• [Assignment]: Send back exactly the lines from the opening line of the records below through the one with "output wire [63:0] c_text;".

• [Entries provided]:
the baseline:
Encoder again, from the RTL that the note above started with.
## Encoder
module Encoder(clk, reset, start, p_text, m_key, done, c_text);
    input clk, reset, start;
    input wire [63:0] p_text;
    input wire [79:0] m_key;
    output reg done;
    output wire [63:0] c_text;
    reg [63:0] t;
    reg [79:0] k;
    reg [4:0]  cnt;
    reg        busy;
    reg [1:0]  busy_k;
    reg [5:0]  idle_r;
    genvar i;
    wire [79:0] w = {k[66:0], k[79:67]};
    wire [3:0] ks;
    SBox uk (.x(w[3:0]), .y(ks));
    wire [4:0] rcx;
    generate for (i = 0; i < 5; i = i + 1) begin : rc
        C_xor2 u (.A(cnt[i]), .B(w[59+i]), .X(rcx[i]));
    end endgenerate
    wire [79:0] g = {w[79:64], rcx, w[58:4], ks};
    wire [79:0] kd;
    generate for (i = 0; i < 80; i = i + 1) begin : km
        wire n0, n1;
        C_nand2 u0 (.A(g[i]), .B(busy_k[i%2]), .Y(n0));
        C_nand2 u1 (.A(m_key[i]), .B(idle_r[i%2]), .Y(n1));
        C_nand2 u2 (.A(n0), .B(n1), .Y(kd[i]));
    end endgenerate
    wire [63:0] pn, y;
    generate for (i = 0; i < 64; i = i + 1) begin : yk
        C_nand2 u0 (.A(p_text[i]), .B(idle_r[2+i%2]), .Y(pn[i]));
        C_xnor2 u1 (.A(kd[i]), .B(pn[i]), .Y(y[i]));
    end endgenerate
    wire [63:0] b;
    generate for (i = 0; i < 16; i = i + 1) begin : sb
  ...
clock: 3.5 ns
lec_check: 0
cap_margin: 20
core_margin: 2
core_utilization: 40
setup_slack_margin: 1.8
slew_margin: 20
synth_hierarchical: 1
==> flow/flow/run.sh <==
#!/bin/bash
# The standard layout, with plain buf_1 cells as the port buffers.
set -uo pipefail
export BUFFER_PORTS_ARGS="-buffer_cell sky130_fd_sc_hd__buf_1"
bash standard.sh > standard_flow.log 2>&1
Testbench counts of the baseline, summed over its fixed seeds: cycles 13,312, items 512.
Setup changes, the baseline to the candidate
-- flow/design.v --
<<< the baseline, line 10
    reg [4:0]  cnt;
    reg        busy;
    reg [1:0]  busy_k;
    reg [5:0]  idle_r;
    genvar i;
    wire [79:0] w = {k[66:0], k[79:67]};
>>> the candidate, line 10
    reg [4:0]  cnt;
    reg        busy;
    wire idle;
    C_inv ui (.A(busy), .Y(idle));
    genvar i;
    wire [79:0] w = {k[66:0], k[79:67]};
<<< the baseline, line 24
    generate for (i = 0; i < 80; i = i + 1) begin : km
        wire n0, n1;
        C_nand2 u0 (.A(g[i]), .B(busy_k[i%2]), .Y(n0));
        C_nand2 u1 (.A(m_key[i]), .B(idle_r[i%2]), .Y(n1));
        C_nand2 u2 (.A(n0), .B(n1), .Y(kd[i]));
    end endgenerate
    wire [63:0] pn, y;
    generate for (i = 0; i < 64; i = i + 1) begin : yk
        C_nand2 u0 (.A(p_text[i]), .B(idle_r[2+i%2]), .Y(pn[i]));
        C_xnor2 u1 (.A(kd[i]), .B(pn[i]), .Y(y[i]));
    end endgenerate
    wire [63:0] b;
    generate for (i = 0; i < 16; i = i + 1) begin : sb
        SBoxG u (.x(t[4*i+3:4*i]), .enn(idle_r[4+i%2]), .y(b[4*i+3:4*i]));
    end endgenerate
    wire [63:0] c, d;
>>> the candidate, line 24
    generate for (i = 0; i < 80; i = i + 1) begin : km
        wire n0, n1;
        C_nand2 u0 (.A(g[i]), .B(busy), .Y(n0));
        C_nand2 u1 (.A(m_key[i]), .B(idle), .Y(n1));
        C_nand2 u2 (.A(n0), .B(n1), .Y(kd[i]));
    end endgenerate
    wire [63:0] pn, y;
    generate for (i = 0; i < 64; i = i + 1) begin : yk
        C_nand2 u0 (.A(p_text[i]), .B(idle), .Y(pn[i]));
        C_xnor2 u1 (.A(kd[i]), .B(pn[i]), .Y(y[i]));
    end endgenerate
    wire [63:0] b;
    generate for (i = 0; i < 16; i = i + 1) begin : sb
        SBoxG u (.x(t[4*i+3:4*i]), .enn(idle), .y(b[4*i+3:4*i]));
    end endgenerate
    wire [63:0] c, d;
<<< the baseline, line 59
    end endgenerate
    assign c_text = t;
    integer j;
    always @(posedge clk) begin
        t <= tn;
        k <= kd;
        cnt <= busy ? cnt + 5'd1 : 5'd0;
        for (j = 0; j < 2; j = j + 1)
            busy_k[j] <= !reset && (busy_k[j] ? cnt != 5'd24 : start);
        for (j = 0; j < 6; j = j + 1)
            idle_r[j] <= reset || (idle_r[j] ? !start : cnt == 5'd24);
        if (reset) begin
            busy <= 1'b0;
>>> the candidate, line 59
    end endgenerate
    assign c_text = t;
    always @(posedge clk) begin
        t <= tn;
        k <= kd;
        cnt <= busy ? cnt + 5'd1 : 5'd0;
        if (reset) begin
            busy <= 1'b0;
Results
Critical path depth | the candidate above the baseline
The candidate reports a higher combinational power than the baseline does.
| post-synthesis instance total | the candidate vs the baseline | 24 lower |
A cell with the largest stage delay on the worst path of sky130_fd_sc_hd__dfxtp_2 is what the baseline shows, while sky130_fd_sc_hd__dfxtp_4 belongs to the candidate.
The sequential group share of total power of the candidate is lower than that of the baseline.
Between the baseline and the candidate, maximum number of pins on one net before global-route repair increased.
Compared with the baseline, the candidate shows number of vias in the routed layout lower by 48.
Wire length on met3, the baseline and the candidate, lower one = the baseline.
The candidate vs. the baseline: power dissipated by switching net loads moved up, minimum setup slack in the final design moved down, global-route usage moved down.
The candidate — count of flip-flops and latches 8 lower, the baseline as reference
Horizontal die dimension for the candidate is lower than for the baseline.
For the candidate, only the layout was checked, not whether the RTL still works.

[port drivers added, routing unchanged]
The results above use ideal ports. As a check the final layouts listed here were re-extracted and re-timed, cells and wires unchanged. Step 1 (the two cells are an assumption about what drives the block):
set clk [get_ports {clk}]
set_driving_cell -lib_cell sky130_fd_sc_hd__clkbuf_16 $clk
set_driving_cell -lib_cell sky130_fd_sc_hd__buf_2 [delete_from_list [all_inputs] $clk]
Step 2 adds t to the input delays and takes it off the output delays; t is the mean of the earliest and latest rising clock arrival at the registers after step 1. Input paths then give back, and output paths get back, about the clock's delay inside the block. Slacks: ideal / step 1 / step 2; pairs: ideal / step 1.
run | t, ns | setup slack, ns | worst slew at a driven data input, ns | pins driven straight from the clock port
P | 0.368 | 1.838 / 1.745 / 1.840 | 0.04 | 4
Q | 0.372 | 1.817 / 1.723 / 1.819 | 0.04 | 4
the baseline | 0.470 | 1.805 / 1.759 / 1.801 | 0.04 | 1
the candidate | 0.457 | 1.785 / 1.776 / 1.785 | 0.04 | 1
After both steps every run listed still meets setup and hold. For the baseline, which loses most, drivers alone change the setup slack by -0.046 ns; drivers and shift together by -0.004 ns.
Source: an optimization exercise on an open RTL-to-GDS flow (aim: a short achievable clock period and few clock cycles). Production flows keep margins and buffers that such runs may drop. The clock port is modelled as an ideal driver; clocking choices that lean on that would not hold on a real chip. Power and IR drop assume default switching activity.

==> 10-02 <==
==> flow/design.v <==
module contador_de_programa(
    input  wire       clk,
    input  wire       reset,
    input  wire [6:0] cantidad_instrucciones,
    output reg  [6:0] o_contador,    
    output reg  [6:0] n_r,           
    output reg        f_valido,      
    output reg        f_ultimo       
);
reg  [6:0] pc;
wire       activo    = (pc != n_r);
wire [6:0] siguiente = pc + 7'd1;
always @(posedge clk) begin
    if (reset) begin
        pc         <= 7'd0;
        o_contador <= 7'd0;
        n_r        <= cantidad_instrucciones;
    end else if (activo) begin
        pc         <= siguiente;
        o_contador <= siguiente;
    end
end
always @(posedge clk) begin
    f_valido <= activo;
    f_ultimo <= (siguiente == n_r);
end
endmodule
module unidad_control
(
    input  [3:0] instruction,
    output       op_and,
    output       op_or,
    output       op_add,
    output       op_sub,
    output       op_slt,
    output       op_nor,
    output       op_sw,
    output       op_lw,
    output       write_enable_RB,
    output       valido
);
assign op_and = (instruction == 4'd0);
assign op_or  = (instruction == 4'd1);
assign op_add = (instruction == 4'd2);
assign op_sub = (instruction == 4'd3);
assign op_slt = (instruction == 4'd4);
assign op_nor = (instruction == 4'd5);
assign op_sw  = (instruction == 4'd6);
assign op_lw  = (instruction == 4'd7);
assign write_enable_RB = (instruction <= 4'd5);
assign valido = !instruction[3];
endmodule
module ks_add(input [31:0] a, input [31:0] b, input cin, output [31:0] s, output cout);
wire [31:0] p0 = a ^ b;
wire [31:0] g0 = a & b;
wire [31:0] G [0:5];
wire [31:0] P [0:5];
assign G[0] = {g0[31:1], g0[0] | (p0[0] & cin)};
assign P[0] = p0;
genvar l, i;
generate
  for (l = 0; l < 5; l = l + 1) begin : lv
    for (i = 0; i < 32; i = i + 1) begin : bt
      if (i >= (1 << l)) begin : c
        assign G[l+1][i] = G[l][i] | (P[l][i] & G[l][i - (1 << l)]);
        assign P[l+1][i] = P[l][i] & P[l][i - (1 << l)];
      end else begin : n
        assign G[l+1][i] = G[l][i];
        assign P[l+1][i] = P[l][i];
      end
    end
  end
endgenerate
wire [31:0] c = {G[5][30:0], cin};
assign s = p0 ^ c;
assign cout = G[5][31];
endmodule
module alu(
    input         op_and,
    input         op_or,
    input         op_add,
    input         op_sub,
    input         op_slt,
    input         op_nor,
    input  [31:0] din1_alu,
    input  [31:0] din2_alu,
    output [31:0] result_alu,
    output        zero_alu
);
wire [31:0] a = din1_alu;
wire [31:0] b = din2_alu;
wire [31:0] r_and = a & b;
wire [31:0] r_or  = a | b;
wire [31:0] r_add, r_sub;
wire        c_add, c_sub;
ks_add u_add(.a(a), .b(b),  .cin(1'b0), .s(r_add), .cout(c_add));
ks_add u_sub(.a(a), .b(~b), .cin(1'b1), .s(r_sub), .cout(c_sub));
wire lt = ~c_sub;
assign result_alu = ({32{op_and}} & r_and)
                  | ({32{op_or}}  & r_or)
                  | ({32{op_nor}} & ~r_or)
                  | ({32{op_add}} & r_add)
                  | ({32{op_sub}} & r_sub)
                  | {31'd0, op_slt & lt};
wire [31:0] t = a ^ b;
wire        z_add = (t == {r_or[30:0], 1'b0});
assign zero_alu = (op_and & ~|r_and)
                | (op_or  & ~|r_or)
                | (op_nor & &r_or)
                | (op_add & z_add)
                | (op_sub & (a == b))
                | (op_slt & ~lt);
endmodule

• [Final answer]:
the baseline:
Encoder again, from the RTL that the note above started with.
## Encoder
module Encoder(clk, reset, start, p_text, m_key, done, c_text);
    input clk, reset, start;
    input wire [63:0] p_text;
    input wire [79:0] m_key;
    output reg done;
    output wire [63:0] c_text;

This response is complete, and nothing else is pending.